** Opening DATA SHOWN block **

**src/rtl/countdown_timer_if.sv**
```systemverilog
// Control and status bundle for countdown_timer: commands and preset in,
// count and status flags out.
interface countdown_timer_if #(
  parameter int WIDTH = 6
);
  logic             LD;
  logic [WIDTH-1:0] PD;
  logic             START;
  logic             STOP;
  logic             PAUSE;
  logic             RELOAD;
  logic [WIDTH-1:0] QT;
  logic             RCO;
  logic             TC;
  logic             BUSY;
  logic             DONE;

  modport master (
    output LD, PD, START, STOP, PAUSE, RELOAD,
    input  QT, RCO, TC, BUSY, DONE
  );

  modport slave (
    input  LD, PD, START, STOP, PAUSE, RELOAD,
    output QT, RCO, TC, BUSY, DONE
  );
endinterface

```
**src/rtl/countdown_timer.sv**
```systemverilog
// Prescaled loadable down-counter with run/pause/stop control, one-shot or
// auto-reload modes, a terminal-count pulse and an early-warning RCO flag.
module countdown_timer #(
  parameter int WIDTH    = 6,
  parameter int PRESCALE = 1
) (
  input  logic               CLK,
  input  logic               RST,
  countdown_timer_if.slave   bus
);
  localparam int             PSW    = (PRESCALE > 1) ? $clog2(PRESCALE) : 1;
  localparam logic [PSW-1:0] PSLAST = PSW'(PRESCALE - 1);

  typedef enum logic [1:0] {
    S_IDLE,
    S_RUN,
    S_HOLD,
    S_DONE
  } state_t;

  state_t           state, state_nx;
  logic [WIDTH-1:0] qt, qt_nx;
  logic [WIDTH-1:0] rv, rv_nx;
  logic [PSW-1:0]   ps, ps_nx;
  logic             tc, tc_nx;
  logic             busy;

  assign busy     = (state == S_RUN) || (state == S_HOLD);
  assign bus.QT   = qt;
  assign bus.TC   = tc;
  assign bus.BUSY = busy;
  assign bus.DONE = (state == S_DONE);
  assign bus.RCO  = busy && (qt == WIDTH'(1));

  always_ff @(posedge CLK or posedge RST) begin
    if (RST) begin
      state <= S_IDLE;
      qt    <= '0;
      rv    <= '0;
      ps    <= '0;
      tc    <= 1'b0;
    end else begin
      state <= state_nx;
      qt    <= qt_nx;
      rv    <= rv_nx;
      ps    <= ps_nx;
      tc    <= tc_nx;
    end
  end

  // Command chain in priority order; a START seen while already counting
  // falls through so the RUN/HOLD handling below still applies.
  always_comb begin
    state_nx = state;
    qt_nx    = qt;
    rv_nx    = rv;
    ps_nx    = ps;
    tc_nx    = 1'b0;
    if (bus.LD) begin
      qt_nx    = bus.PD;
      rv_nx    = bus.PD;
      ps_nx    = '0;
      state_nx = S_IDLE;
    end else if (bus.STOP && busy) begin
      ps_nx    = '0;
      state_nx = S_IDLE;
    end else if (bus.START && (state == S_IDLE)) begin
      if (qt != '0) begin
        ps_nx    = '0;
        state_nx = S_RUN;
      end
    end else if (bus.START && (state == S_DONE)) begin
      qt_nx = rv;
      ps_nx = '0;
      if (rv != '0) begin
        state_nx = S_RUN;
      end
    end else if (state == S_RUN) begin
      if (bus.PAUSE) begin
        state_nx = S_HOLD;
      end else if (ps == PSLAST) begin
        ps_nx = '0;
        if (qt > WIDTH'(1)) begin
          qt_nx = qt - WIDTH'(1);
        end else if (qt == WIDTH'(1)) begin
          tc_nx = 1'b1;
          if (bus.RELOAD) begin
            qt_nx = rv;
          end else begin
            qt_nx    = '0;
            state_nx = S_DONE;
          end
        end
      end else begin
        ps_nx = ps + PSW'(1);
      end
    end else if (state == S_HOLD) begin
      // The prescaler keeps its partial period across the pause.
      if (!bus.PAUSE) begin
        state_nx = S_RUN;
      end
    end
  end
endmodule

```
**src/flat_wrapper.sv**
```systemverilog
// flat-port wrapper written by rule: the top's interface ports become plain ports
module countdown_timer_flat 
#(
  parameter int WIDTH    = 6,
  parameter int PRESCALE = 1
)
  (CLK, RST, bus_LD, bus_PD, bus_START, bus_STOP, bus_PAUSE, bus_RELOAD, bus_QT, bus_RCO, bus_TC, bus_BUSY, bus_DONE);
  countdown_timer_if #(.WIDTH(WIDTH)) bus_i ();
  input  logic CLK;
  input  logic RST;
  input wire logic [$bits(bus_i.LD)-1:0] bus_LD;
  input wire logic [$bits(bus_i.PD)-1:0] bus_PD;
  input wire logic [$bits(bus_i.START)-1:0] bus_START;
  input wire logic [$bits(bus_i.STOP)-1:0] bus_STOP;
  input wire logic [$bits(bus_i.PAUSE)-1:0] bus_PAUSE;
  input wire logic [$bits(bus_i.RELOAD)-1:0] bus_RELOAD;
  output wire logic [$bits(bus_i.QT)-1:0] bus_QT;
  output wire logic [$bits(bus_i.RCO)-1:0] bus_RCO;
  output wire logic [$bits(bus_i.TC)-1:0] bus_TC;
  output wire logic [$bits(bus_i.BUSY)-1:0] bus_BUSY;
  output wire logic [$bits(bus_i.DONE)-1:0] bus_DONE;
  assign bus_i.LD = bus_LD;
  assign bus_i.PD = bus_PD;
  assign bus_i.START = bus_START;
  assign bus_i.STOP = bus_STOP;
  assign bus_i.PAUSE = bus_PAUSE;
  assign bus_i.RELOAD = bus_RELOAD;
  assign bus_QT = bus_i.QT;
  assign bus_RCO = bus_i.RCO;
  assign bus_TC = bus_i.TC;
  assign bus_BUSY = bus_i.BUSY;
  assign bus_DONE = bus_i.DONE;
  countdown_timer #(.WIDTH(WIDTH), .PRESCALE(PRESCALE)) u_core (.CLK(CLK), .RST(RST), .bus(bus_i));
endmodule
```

** Closing DATA SHOWN block **
** Opening DATA SHOWN block **

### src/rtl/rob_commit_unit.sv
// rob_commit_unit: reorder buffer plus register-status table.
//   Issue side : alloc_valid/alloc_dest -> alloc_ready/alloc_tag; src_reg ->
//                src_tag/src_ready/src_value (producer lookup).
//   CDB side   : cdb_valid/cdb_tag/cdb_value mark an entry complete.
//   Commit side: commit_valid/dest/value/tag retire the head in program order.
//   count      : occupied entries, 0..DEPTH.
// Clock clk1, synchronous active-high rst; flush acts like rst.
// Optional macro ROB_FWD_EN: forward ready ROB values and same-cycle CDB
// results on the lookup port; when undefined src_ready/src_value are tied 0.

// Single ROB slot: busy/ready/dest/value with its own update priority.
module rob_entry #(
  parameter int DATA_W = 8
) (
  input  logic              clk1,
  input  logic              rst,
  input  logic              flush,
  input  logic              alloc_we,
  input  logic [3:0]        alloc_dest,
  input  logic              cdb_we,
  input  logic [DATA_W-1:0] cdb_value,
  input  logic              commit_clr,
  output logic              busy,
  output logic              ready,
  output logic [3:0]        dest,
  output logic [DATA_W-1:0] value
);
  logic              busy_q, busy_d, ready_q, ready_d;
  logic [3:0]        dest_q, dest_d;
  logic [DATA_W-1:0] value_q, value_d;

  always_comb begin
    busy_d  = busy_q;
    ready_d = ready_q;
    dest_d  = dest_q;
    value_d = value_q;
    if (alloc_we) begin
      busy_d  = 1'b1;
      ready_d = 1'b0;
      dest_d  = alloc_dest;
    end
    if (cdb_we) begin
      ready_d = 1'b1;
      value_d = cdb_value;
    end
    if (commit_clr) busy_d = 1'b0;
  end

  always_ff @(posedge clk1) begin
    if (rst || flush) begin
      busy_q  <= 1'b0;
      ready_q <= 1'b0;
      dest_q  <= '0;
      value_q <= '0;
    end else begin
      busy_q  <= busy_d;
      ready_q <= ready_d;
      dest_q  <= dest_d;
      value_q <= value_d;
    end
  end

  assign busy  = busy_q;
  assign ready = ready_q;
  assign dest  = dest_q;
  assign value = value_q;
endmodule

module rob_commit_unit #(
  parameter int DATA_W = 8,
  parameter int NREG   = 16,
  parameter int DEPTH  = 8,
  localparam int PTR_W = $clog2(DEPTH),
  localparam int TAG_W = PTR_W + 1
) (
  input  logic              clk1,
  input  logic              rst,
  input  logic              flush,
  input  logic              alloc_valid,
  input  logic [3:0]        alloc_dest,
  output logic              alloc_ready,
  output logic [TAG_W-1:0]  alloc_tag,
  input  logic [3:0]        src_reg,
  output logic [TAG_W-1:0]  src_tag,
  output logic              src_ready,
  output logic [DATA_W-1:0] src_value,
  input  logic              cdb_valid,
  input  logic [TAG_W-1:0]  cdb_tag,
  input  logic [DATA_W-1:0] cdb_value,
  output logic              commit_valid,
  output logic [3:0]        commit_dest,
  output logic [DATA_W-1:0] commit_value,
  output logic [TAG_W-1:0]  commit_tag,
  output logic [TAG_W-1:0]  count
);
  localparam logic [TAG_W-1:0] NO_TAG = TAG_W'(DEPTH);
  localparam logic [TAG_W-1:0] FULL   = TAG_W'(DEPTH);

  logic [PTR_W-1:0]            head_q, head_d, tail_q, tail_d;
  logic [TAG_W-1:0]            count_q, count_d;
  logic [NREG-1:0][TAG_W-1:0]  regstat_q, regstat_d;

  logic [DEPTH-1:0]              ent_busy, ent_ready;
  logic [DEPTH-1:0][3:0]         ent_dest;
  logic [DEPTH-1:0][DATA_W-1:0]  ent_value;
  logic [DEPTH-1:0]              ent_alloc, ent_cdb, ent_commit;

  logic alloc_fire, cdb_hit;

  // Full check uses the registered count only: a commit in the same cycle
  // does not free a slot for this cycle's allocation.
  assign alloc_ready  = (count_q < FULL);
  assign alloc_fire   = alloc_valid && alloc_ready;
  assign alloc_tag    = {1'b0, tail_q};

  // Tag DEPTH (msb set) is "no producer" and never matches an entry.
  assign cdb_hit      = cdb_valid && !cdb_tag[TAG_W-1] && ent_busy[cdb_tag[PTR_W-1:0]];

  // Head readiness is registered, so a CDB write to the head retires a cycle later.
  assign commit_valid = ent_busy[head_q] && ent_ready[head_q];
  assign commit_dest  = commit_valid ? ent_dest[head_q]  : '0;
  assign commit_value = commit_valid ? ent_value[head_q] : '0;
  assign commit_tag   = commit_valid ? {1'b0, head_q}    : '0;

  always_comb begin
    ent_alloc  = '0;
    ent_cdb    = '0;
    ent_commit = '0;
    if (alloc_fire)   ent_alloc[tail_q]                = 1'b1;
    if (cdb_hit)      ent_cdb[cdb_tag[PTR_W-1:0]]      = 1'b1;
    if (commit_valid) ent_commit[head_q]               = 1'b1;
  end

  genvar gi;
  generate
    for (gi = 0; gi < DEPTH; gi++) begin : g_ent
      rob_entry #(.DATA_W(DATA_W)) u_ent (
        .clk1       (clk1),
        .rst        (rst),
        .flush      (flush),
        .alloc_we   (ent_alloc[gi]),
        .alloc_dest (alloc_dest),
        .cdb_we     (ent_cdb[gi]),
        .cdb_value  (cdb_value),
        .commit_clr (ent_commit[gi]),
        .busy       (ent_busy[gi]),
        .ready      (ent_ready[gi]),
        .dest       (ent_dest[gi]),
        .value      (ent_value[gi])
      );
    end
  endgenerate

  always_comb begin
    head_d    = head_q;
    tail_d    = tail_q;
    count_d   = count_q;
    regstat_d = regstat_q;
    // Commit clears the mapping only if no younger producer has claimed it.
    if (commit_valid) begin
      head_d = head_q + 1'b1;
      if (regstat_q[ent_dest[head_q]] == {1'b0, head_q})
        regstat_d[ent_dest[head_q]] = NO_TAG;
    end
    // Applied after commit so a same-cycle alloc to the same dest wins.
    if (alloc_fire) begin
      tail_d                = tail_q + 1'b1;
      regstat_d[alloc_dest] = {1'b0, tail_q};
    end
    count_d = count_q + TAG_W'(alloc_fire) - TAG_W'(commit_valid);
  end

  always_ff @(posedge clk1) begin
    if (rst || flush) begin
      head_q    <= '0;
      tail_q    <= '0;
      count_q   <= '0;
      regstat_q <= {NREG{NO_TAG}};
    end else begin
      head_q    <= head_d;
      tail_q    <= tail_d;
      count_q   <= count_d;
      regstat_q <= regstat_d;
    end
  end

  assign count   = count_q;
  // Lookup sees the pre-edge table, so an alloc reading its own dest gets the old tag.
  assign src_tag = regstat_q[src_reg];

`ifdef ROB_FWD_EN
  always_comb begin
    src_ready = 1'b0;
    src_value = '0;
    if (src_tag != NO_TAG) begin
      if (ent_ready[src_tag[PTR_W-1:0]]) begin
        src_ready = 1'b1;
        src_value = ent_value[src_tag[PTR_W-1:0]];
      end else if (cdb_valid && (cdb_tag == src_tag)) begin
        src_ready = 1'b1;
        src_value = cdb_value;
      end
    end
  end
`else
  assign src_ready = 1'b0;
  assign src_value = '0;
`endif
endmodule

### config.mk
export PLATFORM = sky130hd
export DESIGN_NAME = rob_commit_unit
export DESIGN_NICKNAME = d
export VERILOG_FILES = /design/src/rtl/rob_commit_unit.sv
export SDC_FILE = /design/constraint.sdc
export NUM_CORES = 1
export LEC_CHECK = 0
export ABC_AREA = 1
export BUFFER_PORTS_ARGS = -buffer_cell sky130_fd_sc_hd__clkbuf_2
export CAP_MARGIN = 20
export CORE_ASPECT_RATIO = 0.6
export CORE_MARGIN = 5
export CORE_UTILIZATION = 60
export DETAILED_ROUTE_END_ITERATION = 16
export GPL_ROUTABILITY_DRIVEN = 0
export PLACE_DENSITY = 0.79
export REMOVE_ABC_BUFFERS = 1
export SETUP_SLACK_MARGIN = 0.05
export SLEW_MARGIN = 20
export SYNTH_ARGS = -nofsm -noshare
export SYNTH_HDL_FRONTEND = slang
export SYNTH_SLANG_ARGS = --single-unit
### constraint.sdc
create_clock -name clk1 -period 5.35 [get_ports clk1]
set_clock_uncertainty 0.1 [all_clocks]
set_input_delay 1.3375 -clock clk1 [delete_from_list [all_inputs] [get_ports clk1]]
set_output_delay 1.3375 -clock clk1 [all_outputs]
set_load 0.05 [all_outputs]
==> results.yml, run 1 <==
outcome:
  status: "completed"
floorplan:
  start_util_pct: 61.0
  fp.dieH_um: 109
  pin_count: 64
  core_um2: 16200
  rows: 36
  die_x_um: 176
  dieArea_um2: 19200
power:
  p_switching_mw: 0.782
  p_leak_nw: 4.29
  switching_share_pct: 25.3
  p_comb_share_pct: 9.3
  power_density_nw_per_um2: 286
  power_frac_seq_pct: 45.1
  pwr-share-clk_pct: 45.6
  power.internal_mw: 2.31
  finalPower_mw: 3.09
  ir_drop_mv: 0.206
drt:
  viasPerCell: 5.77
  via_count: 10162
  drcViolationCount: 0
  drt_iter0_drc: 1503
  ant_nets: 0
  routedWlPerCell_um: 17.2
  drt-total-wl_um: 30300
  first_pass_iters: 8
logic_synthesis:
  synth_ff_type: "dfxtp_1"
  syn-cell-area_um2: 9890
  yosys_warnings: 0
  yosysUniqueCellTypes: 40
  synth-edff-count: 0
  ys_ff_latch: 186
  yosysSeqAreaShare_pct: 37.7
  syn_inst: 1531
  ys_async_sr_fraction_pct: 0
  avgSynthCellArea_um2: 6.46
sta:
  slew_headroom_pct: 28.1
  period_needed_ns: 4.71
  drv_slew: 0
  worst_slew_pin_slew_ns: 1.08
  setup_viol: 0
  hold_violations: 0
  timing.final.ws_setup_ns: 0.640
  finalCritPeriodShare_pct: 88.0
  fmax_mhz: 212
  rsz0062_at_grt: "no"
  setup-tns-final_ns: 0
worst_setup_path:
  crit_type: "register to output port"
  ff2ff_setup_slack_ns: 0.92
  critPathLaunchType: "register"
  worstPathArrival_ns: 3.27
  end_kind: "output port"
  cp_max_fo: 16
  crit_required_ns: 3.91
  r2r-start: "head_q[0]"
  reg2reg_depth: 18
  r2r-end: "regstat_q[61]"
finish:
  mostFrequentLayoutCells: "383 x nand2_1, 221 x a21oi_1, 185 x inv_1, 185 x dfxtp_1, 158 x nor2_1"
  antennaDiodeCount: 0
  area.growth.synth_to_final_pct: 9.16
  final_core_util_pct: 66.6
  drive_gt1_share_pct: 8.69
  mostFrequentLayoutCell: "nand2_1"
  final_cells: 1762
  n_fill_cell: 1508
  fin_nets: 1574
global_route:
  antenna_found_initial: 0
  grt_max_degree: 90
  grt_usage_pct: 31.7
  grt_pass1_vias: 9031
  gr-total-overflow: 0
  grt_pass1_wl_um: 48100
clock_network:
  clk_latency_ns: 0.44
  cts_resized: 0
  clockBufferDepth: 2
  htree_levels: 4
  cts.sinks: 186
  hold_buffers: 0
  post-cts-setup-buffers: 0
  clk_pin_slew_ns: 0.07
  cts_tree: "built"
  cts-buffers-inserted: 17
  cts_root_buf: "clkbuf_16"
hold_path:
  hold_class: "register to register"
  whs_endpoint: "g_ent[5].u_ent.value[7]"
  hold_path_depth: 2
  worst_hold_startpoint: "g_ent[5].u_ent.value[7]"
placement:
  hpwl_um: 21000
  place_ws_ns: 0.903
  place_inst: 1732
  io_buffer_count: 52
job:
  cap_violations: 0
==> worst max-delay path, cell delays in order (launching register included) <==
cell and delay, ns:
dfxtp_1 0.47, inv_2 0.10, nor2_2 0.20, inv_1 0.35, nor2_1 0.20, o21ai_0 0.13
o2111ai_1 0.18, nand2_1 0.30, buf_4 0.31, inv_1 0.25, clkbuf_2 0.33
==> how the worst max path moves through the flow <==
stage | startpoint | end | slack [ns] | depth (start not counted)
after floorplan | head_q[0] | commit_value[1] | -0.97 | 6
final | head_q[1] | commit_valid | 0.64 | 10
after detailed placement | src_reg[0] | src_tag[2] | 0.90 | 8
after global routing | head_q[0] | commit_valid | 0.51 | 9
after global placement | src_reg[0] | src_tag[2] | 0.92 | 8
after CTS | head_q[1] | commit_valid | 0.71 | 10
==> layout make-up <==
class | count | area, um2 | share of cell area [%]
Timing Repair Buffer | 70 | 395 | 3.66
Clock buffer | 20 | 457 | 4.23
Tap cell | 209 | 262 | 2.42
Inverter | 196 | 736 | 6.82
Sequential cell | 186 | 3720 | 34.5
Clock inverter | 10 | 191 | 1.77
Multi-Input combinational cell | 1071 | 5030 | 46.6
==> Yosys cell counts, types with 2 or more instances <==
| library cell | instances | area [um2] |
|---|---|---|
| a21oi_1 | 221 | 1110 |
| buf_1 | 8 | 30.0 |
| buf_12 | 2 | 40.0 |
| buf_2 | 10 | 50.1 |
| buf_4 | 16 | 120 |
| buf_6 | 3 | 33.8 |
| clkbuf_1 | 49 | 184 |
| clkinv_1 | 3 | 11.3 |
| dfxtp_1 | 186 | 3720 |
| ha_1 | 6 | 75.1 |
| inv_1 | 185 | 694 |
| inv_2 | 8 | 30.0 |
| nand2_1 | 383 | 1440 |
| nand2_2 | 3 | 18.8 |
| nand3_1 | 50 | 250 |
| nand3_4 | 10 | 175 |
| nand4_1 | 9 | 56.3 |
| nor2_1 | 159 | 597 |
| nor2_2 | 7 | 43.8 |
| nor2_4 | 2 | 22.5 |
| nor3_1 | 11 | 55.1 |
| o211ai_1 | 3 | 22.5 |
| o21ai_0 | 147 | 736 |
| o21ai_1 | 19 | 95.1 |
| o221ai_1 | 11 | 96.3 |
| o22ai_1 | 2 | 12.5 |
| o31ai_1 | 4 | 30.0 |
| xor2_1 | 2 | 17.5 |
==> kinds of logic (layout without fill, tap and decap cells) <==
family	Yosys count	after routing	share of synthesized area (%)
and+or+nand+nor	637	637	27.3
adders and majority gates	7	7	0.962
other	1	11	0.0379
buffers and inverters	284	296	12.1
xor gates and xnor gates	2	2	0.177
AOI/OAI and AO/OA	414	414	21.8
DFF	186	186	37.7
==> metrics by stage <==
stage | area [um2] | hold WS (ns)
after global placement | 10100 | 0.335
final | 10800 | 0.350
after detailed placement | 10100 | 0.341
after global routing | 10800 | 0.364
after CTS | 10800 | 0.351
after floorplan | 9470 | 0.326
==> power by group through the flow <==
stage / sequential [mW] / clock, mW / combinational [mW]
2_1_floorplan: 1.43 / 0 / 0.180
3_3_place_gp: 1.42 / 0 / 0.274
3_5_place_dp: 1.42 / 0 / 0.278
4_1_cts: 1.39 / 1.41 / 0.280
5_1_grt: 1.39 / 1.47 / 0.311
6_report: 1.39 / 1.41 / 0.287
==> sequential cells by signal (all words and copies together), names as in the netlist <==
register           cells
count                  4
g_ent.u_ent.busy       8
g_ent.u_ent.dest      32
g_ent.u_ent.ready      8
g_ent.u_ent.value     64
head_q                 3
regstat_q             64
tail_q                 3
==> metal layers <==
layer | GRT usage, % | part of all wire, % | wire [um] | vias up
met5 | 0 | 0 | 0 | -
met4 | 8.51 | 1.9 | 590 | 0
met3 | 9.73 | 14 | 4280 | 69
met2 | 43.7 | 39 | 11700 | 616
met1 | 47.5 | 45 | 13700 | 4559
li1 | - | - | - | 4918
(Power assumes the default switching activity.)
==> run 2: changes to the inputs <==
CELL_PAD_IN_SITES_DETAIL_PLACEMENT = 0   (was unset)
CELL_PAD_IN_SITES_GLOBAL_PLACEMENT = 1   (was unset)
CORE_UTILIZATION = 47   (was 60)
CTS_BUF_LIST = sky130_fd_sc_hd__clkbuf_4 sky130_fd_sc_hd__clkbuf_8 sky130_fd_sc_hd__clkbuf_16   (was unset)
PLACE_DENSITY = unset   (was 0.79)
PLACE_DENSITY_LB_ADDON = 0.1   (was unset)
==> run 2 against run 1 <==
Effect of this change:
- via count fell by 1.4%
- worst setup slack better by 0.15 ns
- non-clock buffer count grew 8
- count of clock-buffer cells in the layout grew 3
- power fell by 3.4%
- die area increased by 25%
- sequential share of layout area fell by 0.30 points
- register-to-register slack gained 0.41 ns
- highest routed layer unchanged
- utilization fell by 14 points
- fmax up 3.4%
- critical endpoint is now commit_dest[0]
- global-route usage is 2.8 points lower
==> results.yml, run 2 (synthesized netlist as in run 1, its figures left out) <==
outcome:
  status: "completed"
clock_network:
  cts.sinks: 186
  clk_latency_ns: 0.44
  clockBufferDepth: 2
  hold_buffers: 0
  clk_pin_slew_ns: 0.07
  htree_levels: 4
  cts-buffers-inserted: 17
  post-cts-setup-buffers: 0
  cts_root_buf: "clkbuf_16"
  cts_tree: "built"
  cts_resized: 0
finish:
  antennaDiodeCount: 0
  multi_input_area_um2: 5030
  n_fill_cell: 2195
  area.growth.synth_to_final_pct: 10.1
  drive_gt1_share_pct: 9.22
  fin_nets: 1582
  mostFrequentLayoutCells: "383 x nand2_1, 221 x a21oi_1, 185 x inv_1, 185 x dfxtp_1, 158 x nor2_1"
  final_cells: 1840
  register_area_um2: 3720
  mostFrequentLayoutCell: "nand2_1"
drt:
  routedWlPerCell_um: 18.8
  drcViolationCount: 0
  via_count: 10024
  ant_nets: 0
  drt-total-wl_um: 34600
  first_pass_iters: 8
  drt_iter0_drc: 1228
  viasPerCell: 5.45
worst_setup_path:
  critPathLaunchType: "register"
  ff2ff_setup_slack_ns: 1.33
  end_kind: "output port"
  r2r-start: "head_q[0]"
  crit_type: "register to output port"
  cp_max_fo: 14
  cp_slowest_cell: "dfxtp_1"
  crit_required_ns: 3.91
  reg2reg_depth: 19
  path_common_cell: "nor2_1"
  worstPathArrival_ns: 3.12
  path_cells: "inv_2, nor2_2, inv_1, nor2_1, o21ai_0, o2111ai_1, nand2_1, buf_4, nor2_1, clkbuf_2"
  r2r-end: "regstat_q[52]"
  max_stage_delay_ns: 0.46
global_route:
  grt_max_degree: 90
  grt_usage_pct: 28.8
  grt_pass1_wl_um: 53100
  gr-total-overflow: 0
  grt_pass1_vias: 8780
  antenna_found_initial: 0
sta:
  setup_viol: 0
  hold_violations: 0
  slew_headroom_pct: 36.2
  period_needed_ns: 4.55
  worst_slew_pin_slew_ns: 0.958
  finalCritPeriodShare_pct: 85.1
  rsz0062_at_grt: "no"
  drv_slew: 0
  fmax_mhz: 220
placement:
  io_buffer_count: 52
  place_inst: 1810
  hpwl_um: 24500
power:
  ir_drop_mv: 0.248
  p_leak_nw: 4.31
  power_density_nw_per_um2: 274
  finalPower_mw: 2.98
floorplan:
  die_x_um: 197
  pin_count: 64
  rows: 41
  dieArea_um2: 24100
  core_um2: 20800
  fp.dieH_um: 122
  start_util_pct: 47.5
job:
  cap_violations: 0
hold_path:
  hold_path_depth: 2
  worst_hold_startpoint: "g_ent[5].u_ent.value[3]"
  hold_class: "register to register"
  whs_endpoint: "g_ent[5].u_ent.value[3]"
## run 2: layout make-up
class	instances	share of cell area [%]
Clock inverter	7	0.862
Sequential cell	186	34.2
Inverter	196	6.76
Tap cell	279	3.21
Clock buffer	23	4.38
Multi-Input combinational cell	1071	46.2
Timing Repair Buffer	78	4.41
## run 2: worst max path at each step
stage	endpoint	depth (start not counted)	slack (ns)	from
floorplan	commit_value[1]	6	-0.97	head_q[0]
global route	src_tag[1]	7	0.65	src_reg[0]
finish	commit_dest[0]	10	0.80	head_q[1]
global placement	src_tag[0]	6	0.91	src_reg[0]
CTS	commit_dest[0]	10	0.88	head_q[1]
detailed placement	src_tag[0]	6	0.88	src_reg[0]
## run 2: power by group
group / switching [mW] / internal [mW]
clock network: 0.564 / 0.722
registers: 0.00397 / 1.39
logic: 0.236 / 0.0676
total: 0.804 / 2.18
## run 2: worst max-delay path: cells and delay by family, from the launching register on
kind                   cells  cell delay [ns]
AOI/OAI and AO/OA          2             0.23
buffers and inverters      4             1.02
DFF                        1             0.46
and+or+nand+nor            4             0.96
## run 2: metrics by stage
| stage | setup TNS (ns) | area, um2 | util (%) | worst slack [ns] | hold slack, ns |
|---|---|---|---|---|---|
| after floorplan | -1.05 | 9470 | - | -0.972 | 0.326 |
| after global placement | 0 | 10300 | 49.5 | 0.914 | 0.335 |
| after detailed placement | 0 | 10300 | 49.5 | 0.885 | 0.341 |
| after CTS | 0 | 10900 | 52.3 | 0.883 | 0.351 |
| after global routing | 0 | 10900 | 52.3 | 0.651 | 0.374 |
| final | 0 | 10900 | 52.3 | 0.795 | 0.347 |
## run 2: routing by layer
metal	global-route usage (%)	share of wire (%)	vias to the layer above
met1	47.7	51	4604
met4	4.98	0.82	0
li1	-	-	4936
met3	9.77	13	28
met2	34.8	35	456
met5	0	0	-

** Closing DATA SHOWN block **

WHAT TO DO » In the records above, find the line with "worstPathArrival_ns: 3.27"; write out exactly that line and each one after it, stopping after the line with "area.growth.synth_to_final_pct: 9.16".

EXERCISE RESULT »
  worstPathArrival_ns: 3.27
  end_kind: "output port"
  cp_max_fo: 16
  crit_required_ns: 3.91
  r2r-start: "head_q[0]"
  reg2reg_depth: 18
  r2r-end: "regstat_q[61]"
finish:
  mostFrequentLayoutCells: "383 x nand2_1, 221 x a21oi_1, 185 x inv_1, 185 x dfxtp_1, 158 x nor2_1"
  antennaDiodeCount: 0
  area.growth.synth_to_final_pct: 9.16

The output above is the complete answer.